§ **Problem to solve**:
Each line in the entries below that holds the string "enum" must be copied.

Saved data entries
= = = =

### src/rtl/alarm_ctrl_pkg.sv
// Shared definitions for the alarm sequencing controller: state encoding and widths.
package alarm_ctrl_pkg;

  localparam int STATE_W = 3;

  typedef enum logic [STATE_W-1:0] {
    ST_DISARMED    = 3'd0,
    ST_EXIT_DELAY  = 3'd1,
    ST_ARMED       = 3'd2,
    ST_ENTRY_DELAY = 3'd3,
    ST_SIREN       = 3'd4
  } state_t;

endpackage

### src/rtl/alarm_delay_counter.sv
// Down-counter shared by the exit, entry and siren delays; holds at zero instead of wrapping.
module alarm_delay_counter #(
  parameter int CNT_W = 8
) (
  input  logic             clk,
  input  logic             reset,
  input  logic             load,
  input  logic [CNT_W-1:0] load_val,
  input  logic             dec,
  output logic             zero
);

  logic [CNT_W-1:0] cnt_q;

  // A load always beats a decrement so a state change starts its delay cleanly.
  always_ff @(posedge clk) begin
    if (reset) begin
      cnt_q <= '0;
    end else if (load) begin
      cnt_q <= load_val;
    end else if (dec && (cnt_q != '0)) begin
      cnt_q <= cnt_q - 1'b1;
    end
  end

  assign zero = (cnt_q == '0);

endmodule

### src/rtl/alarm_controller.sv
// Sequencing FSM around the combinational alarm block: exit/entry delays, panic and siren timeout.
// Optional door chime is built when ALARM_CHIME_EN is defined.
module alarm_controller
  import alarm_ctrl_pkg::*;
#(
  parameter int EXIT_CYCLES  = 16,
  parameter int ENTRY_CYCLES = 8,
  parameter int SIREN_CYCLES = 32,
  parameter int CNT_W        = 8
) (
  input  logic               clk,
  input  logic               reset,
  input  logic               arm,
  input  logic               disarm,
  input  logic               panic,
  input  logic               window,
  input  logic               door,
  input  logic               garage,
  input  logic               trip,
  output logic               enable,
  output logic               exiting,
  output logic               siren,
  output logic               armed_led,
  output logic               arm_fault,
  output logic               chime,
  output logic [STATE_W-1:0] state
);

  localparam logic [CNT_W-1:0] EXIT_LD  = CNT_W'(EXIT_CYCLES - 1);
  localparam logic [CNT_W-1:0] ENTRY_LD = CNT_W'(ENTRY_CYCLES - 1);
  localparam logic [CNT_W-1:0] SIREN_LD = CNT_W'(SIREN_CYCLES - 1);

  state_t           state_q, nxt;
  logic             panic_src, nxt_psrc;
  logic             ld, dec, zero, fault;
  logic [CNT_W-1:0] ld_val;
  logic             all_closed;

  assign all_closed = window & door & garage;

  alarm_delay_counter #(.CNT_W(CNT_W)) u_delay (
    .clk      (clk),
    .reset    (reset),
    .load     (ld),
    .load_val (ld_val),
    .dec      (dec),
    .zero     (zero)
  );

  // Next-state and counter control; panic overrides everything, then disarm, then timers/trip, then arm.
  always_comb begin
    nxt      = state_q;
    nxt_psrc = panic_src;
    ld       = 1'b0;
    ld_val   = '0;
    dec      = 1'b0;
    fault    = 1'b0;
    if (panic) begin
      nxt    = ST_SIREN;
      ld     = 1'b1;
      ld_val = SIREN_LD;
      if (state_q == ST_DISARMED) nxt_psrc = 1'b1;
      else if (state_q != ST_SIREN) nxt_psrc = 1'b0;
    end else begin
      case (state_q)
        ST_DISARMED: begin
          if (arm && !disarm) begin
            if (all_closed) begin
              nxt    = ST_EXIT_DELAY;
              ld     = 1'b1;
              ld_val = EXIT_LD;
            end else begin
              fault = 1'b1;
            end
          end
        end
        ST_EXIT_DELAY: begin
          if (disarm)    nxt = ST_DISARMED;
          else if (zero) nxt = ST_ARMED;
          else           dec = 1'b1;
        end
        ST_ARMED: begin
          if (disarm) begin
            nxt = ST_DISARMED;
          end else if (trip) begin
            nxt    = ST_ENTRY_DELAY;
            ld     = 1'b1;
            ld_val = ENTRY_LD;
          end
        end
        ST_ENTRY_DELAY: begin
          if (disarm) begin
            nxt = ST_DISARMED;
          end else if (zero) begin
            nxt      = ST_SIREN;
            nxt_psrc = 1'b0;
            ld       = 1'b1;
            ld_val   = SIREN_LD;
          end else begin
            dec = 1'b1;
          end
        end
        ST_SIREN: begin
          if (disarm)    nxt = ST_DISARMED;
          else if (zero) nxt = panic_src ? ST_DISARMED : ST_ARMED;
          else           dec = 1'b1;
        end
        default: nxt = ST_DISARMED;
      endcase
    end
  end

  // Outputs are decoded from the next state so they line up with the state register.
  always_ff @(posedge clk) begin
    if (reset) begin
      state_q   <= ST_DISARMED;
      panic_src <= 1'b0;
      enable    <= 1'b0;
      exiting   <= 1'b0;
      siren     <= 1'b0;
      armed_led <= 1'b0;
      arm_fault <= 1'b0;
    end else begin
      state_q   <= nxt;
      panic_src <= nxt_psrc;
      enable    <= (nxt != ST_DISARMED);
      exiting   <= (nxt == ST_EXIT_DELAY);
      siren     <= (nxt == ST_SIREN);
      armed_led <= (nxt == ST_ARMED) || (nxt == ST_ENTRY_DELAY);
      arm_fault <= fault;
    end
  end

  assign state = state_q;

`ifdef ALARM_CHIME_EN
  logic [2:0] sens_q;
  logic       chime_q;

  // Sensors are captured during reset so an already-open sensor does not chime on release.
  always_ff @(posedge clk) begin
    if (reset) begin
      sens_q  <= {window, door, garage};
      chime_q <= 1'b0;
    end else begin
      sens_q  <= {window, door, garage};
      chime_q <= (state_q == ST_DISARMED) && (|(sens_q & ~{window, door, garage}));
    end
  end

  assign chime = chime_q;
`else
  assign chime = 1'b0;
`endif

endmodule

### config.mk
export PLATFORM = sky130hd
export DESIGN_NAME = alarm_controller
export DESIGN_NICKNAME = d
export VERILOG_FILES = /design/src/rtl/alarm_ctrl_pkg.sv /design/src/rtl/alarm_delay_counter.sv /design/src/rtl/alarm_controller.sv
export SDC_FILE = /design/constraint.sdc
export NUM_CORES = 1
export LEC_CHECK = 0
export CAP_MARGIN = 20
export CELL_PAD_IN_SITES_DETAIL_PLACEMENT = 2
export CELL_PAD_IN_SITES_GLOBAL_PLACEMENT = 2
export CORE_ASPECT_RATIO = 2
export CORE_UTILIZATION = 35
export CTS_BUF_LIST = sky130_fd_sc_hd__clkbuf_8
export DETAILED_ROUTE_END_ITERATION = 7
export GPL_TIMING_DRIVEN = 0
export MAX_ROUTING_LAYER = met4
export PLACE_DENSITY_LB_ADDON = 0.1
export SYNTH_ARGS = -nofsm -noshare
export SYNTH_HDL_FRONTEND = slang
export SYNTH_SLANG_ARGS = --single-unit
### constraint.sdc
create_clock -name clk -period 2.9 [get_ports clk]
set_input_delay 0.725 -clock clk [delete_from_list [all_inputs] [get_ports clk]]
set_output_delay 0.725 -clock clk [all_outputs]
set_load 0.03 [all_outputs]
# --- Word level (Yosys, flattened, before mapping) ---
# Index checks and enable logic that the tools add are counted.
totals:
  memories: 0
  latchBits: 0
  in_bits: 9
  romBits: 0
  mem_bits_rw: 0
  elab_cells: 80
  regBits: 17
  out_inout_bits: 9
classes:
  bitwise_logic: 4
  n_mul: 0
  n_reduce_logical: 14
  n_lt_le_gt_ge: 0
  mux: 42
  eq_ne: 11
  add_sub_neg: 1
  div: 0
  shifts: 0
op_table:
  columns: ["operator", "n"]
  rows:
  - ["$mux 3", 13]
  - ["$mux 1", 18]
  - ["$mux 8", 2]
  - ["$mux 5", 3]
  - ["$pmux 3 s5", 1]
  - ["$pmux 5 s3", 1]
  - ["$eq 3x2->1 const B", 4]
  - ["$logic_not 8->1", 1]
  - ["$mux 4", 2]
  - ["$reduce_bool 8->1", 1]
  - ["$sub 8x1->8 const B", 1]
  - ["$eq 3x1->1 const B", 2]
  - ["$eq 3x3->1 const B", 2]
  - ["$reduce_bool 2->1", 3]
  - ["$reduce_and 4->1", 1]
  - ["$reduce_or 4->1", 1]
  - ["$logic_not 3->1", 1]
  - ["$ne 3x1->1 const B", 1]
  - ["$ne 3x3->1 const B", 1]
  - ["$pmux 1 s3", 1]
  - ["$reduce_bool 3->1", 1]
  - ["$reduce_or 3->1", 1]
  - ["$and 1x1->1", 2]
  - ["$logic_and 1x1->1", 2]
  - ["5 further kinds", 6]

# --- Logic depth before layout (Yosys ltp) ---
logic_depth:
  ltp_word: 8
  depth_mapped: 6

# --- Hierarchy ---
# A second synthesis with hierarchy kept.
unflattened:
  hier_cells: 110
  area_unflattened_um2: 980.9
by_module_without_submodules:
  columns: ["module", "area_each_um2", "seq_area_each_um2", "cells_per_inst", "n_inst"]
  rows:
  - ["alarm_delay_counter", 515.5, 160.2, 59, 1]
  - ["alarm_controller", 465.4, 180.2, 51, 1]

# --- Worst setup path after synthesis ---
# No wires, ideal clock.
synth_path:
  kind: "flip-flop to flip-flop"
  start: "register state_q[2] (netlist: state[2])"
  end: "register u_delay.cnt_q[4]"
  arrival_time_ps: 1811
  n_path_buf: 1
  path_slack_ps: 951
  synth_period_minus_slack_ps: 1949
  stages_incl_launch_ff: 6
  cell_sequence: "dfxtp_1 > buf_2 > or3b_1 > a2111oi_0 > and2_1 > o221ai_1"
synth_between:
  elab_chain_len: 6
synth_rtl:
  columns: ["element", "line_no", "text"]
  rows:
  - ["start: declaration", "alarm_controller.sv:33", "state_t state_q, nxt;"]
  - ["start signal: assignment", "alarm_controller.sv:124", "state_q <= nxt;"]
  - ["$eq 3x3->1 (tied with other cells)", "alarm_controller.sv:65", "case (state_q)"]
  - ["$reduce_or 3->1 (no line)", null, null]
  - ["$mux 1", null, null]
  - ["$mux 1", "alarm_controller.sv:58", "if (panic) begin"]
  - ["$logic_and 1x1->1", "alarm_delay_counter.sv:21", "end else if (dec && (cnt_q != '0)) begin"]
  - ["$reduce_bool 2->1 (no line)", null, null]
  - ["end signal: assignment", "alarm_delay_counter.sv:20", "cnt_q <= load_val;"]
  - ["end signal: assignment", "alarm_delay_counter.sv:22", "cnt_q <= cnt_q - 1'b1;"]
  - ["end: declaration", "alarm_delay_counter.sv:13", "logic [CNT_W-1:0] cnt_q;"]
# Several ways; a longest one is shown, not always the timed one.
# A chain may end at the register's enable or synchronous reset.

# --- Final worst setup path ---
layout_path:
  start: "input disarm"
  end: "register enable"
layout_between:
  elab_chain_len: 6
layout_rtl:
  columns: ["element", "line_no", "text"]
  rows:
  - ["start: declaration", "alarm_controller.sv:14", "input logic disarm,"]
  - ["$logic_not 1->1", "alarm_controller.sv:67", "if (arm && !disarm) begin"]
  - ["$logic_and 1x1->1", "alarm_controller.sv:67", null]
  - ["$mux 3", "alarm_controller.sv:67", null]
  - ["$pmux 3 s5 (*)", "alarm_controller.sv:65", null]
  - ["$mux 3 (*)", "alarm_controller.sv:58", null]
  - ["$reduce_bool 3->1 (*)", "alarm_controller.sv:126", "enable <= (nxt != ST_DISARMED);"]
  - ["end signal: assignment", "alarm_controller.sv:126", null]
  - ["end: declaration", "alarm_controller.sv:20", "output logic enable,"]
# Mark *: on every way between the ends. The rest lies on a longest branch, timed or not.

= = = =

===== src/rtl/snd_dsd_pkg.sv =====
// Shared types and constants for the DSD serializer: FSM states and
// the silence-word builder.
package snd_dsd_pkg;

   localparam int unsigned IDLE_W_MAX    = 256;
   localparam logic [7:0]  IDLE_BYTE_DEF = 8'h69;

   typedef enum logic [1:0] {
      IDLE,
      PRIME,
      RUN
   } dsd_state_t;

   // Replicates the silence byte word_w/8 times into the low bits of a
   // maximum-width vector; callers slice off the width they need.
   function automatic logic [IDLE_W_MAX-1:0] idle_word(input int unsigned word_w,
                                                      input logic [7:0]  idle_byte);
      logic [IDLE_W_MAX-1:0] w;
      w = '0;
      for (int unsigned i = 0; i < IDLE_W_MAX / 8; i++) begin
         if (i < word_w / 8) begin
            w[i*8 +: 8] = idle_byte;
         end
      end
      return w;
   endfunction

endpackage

= = = =

§ **Solution**:
  typedef enum logic [STATE_W-1:0] {
   typedef enum logic [1:0] {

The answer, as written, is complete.